EXERCISE ▸ Retype, word for word, every line of the records below starting at the one that contains "nor2_1: 668 / 653" and ending at the one that contains "xor2_1: 68 / 67"; include both of those lines and nothing more.

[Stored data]
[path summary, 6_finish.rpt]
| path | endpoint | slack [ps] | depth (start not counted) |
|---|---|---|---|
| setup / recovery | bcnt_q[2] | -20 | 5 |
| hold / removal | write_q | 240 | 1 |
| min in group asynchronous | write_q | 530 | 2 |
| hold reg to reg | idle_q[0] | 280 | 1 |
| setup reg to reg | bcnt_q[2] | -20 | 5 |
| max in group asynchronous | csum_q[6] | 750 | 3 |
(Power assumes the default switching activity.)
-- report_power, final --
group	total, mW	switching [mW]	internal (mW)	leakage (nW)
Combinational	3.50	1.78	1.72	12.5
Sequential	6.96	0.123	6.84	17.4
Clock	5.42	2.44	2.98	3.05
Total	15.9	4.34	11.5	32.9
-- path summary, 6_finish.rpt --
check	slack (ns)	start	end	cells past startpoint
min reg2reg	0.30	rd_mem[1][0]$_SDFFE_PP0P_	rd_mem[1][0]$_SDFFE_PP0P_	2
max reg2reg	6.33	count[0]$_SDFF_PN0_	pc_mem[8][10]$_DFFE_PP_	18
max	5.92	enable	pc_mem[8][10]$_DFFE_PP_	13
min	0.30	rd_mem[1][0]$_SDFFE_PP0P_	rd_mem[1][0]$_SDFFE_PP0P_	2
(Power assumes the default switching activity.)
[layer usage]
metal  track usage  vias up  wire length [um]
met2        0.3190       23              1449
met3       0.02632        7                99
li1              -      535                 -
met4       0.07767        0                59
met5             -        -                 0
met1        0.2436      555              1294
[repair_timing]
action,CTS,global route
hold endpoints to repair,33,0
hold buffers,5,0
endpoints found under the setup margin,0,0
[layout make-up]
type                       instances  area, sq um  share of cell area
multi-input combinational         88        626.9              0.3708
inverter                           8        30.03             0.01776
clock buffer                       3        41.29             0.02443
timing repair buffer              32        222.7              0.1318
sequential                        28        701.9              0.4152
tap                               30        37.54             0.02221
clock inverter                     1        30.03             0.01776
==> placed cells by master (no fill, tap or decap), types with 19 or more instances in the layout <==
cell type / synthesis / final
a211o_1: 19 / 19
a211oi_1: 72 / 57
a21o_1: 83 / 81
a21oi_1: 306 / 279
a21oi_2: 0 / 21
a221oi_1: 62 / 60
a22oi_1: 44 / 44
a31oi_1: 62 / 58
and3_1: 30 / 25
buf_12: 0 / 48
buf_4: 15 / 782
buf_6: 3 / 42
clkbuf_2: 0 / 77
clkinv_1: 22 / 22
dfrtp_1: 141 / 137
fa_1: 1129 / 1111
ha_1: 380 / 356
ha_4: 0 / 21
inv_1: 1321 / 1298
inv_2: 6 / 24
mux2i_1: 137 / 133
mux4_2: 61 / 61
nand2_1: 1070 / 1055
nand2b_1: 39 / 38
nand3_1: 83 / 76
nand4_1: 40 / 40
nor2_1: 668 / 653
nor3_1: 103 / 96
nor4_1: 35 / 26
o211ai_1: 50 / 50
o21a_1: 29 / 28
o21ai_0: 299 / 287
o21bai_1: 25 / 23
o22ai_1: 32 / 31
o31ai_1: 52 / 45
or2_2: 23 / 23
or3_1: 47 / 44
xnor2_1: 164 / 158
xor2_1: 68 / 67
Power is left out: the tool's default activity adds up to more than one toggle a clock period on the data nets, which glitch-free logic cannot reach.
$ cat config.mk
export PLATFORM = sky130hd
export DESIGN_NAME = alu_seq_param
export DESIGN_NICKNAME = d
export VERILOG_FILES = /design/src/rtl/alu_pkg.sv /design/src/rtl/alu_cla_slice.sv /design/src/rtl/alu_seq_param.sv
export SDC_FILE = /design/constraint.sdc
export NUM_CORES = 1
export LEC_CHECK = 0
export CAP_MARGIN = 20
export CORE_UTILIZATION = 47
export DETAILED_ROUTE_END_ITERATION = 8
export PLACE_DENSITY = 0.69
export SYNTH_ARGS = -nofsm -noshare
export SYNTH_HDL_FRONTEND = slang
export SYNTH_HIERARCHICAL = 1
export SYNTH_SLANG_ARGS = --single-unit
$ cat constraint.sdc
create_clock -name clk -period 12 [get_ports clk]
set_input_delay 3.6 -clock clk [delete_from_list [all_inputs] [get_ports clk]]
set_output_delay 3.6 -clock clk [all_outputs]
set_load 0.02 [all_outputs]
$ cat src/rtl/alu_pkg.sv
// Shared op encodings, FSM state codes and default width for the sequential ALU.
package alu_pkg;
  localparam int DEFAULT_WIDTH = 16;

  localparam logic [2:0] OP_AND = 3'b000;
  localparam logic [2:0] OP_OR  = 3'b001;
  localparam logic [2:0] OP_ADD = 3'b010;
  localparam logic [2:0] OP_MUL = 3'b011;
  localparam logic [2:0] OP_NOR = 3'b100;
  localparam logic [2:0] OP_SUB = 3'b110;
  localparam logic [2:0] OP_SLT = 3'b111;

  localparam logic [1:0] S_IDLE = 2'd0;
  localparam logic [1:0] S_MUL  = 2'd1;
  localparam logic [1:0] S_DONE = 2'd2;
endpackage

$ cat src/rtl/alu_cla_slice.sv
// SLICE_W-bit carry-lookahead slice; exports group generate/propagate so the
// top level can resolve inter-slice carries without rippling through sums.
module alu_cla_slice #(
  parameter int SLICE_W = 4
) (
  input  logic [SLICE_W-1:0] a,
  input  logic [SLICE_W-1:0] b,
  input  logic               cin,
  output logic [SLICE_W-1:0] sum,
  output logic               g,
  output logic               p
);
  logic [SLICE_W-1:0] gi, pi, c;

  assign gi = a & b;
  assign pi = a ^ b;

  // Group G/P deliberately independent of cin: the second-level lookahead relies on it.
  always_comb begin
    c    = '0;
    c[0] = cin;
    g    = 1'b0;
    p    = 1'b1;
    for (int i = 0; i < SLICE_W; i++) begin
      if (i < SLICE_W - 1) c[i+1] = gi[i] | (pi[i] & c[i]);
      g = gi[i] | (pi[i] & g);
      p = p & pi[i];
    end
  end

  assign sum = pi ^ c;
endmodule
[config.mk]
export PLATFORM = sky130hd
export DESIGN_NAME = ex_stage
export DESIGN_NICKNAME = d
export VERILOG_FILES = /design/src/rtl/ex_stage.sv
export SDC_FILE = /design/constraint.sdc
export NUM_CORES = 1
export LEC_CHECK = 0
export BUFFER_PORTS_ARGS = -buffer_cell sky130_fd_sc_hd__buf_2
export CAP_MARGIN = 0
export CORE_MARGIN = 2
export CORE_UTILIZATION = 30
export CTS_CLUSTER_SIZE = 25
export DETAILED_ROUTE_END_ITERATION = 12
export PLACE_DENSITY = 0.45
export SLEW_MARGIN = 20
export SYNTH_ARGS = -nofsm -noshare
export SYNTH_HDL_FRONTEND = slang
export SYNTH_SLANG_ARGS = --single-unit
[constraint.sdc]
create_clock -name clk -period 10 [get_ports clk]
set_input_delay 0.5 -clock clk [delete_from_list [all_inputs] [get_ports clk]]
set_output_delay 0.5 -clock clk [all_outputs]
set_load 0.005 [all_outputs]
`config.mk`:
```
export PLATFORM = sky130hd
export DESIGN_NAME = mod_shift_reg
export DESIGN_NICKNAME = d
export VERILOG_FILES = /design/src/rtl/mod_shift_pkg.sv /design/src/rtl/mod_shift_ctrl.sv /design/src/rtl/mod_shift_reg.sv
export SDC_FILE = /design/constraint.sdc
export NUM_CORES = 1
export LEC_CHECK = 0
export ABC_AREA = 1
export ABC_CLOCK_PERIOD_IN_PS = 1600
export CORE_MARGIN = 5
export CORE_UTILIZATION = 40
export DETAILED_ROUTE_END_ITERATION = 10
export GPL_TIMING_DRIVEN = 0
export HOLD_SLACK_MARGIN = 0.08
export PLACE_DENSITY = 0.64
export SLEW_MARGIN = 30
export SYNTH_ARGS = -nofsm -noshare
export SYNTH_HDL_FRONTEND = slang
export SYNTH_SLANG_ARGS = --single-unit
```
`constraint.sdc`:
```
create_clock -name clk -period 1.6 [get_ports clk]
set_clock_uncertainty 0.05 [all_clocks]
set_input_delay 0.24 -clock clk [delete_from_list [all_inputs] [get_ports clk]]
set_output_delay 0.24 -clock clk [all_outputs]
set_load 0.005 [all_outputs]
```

OUTPUT OF THE TASK ▸
nor2_1: 668 / 653
nor3_1: 103 / 96
nor4_1: 35 / 26
o211ai_1: 50 / 50
o21a_1: 29 / 28
o21ai_0: 299 / 287
o21bai_1: 25 / 23
o22ai_1: 32 / 31
o31ai_1: 52 / 45
or2_2: 23 / 23
or3_1: 47 / 44
xnor2_1: 164 / 158
xor2_1: 68 / 67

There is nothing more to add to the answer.